EXERCISE REQUIREMENTS. Tally the lines in the records below that contain "included" and return only the result.

EXCERPTED DATA.

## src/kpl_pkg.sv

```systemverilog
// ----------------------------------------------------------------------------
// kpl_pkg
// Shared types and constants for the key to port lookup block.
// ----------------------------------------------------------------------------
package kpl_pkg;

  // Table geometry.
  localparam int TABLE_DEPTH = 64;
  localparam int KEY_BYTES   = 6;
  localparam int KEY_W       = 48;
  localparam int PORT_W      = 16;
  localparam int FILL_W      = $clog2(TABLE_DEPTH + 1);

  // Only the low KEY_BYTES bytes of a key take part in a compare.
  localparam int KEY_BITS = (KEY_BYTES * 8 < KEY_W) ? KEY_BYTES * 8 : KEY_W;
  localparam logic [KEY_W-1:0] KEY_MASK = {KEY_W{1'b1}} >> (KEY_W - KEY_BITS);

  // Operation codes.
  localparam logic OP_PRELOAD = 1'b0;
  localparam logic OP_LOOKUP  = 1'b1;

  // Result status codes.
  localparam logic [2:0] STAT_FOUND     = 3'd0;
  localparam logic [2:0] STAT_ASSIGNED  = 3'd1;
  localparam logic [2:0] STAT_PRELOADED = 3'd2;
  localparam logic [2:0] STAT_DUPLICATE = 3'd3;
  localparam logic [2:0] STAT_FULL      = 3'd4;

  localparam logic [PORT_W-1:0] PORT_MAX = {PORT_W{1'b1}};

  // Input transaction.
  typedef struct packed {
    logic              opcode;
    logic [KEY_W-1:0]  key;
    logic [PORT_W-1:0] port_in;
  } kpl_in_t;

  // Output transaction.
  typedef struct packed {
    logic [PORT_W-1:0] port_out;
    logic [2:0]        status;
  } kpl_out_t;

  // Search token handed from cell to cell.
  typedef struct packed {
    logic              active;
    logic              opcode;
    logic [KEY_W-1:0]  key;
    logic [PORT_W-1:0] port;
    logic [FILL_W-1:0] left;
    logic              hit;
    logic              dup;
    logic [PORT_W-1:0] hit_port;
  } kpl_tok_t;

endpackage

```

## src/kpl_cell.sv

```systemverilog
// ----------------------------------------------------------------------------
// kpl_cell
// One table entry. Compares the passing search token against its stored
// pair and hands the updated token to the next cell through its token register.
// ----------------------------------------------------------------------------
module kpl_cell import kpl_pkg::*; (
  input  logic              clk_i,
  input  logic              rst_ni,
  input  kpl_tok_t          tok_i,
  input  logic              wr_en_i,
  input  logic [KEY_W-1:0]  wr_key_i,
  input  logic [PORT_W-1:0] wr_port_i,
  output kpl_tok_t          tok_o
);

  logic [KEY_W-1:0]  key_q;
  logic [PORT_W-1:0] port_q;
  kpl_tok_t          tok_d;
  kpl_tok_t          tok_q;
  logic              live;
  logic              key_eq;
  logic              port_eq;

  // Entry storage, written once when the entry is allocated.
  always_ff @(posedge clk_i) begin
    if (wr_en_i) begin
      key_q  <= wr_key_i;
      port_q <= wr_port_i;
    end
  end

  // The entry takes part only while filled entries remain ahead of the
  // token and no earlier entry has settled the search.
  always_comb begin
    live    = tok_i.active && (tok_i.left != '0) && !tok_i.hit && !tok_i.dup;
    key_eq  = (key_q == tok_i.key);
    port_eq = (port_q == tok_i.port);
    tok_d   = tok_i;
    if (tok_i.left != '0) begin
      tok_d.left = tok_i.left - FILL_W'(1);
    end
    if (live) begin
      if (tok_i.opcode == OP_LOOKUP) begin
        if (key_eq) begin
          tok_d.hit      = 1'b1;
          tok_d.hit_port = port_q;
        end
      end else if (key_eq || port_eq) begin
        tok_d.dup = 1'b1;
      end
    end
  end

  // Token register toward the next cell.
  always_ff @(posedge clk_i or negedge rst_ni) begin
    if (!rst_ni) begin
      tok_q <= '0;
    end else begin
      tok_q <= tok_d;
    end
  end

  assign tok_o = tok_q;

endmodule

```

==

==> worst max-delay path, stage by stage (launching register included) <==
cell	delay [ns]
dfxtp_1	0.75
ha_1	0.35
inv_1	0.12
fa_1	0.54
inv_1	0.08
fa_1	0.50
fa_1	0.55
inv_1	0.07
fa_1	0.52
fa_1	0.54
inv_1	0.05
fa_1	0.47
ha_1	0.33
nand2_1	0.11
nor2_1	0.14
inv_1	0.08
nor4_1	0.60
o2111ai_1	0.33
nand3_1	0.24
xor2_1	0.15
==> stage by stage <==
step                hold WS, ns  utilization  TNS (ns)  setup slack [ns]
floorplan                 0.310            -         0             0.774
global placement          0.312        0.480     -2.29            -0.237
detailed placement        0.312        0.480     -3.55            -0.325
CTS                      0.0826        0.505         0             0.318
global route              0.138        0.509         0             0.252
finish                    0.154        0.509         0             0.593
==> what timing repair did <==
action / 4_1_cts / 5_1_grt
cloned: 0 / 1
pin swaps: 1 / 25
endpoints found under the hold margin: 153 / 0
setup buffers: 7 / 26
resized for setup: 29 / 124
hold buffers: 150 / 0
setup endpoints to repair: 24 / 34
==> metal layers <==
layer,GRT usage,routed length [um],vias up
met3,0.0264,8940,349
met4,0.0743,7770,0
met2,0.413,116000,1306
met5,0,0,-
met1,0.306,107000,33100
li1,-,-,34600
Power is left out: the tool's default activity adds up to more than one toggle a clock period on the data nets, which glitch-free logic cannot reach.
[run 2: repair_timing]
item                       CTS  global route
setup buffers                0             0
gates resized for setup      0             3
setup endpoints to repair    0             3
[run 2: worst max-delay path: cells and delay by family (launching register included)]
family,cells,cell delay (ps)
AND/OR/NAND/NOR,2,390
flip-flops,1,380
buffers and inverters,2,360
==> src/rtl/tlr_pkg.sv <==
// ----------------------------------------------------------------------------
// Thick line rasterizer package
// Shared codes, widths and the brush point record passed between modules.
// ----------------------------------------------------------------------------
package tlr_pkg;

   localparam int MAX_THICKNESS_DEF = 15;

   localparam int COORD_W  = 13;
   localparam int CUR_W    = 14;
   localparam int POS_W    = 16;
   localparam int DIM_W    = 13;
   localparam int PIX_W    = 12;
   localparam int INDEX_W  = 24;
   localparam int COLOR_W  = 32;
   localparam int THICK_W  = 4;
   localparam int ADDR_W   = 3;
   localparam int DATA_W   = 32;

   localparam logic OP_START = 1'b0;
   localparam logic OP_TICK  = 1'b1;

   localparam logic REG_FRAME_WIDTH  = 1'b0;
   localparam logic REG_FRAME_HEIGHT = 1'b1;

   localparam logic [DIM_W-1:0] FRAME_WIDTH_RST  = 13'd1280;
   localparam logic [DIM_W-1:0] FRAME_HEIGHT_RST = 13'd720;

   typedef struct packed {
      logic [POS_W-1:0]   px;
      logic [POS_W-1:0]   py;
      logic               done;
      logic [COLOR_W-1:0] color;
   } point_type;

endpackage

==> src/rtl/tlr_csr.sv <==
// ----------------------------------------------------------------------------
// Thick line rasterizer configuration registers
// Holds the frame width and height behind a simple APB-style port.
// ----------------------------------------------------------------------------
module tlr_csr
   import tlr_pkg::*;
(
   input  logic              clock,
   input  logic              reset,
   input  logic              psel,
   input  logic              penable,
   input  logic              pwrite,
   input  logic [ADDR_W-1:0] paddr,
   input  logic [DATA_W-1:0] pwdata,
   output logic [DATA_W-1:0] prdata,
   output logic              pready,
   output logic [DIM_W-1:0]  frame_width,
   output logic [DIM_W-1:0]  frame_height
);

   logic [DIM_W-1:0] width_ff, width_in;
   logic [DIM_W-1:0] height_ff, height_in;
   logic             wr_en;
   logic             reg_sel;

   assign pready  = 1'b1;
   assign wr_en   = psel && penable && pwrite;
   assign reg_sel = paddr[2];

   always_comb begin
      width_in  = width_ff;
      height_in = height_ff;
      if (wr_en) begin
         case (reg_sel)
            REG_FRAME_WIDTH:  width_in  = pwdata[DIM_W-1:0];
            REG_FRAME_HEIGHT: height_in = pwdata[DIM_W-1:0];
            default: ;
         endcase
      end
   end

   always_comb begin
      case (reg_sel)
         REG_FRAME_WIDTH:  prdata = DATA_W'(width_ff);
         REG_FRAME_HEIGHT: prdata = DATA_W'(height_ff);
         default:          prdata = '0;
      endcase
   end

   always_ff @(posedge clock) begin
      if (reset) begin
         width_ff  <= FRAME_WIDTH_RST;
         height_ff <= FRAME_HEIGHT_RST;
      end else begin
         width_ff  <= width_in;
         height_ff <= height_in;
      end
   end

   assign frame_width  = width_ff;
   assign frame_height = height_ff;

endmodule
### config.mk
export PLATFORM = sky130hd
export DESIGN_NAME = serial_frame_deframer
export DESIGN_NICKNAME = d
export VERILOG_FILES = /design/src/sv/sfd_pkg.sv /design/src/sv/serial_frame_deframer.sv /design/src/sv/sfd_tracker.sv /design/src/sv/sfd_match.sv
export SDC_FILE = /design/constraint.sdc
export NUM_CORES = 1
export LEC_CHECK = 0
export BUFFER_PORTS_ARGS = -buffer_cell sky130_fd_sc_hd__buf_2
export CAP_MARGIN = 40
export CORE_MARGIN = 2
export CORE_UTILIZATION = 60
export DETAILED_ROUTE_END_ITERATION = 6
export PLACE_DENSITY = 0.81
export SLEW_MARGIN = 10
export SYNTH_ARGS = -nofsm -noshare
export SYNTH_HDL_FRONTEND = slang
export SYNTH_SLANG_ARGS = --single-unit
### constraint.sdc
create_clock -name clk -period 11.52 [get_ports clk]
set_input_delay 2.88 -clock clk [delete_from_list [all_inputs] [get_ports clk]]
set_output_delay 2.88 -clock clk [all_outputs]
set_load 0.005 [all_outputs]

==

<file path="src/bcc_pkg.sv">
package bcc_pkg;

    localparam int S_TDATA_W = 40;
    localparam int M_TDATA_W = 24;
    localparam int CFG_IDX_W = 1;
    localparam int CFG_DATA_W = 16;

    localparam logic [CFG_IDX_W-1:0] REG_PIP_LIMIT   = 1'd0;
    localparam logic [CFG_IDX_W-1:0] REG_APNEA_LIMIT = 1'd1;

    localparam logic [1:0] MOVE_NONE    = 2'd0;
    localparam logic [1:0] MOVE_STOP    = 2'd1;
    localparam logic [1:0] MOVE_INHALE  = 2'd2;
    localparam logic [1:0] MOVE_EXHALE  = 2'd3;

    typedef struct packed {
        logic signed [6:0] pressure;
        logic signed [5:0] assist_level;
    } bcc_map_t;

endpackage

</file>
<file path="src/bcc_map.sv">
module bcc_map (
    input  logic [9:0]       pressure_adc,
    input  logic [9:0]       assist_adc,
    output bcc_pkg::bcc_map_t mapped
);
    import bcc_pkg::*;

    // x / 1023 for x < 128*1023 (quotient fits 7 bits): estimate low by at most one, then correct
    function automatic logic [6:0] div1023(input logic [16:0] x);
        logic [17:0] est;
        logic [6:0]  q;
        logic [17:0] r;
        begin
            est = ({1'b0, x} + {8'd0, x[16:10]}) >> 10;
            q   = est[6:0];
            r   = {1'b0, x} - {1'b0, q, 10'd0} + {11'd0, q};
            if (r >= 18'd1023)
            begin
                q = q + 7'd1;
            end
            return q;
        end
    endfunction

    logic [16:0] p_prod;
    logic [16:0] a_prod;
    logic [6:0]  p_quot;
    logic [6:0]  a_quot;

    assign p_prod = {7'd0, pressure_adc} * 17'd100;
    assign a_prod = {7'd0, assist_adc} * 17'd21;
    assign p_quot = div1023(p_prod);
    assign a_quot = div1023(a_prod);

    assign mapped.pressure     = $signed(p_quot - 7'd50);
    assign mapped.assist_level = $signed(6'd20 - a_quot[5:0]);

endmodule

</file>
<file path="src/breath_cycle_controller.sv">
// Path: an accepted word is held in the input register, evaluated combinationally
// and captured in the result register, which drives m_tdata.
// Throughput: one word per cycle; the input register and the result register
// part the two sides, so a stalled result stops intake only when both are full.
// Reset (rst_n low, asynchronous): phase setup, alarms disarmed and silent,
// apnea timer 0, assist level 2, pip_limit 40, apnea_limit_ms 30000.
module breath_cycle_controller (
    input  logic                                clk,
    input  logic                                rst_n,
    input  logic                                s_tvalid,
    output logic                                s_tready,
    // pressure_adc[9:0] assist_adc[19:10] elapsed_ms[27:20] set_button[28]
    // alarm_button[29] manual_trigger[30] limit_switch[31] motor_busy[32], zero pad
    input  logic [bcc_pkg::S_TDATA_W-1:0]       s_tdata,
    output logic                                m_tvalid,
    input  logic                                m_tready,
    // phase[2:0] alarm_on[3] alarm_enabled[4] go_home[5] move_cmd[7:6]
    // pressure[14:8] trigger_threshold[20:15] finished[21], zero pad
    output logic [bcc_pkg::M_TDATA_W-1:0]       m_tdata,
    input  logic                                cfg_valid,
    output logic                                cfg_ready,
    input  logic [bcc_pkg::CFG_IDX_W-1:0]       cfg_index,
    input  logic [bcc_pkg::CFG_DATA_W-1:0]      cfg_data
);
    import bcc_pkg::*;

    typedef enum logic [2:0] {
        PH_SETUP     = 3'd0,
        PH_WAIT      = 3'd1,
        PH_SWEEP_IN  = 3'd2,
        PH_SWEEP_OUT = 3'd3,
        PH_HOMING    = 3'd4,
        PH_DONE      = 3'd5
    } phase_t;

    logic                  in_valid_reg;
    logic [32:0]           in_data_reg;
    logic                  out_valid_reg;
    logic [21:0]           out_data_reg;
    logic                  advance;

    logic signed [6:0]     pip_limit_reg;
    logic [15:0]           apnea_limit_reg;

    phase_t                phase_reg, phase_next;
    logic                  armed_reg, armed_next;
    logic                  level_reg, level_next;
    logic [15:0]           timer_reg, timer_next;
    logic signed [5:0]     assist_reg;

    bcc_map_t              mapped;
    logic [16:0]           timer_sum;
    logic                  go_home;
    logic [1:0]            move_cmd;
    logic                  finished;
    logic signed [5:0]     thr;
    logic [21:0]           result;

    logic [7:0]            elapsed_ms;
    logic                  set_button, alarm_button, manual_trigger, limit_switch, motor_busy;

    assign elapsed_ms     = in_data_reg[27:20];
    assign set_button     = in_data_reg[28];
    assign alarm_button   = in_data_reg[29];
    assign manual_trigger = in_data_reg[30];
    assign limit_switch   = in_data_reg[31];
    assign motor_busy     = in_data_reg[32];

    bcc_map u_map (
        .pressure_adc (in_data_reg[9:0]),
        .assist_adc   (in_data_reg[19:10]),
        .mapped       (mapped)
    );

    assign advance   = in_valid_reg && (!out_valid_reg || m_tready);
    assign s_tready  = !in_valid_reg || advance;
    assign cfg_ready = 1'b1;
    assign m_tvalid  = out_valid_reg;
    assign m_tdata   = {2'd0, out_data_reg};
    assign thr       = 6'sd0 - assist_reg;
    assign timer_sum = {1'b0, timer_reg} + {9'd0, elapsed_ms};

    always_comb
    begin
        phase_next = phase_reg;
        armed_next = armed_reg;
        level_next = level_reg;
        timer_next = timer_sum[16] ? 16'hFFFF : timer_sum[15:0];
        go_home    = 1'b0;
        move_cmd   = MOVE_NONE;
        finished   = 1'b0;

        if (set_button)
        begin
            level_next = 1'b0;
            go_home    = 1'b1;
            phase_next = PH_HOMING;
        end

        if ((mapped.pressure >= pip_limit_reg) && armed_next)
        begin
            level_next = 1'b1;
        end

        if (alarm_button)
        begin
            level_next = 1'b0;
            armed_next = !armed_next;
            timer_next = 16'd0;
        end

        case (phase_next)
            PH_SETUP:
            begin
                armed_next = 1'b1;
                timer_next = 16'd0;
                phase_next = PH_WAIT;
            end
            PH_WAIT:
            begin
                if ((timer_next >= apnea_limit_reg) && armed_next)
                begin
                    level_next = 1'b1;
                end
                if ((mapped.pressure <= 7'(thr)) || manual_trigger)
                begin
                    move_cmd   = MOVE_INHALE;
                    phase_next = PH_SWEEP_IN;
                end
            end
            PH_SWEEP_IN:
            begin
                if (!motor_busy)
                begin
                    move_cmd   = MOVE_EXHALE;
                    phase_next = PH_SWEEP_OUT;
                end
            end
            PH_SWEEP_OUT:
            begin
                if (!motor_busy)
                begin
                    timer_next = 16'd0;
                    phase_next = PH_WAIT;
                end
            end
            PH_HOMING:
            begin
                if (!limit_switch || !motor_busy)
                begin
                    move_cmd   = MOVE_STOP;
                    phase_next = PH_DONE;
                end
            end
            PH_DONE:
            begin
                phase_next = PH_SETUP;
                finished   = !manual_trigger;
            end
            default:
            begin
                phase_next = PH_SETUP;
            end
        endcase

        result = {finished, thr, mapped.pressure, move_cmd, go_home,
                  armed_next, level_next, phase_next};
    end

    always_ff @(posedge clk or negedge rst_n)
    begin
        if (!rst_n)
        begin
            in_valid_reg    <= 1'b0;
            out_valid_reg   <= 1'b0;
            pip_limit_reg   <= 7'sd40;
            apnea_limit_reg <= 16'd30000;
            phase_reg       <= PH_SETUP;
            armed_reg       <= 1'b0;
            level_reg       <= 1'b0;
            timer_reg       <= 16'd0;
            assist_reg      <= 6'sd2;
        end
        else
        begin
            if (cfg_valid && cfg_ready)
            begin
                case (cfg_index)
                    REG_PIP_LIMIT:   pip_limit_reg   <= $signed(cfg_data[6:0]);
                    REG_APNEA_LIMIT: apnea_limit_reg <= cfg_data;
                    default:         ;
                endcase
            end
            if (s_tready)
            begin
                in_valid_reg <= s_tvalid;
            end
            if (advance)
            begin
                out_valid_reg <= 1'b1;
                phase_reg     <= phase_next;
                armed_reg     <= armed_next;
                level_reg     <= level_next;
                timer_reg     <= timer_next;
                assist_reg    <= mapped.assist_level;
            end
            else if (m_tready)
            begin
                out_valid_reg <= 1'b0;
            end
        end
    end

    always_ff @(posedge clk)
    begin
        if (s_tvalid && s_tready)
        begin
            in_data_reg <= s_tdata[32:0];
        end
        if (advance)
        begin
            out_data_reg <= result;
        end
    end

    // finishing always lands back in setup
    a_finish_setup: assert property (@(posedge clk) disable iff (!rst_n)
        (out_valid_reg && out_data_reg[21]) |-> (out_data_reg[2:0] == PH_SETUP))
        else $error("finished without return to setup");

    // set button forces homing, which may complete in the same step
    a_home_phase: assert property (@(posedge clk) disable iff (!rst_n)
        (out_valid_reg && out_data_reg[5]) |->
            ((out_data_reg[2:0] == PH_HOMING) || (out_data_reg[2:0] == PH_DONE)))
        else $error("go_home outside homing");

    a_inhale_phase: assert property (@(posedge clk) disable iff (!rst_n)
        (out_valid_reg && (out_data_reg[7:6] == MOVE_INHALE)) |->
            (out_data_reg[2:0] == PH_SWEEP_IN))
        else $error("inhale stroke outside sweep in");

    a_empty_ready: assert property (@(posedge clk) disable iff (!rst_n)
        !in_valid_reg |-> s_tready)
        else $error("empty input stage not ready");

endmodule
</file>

WRITTEN SOLUTION. 2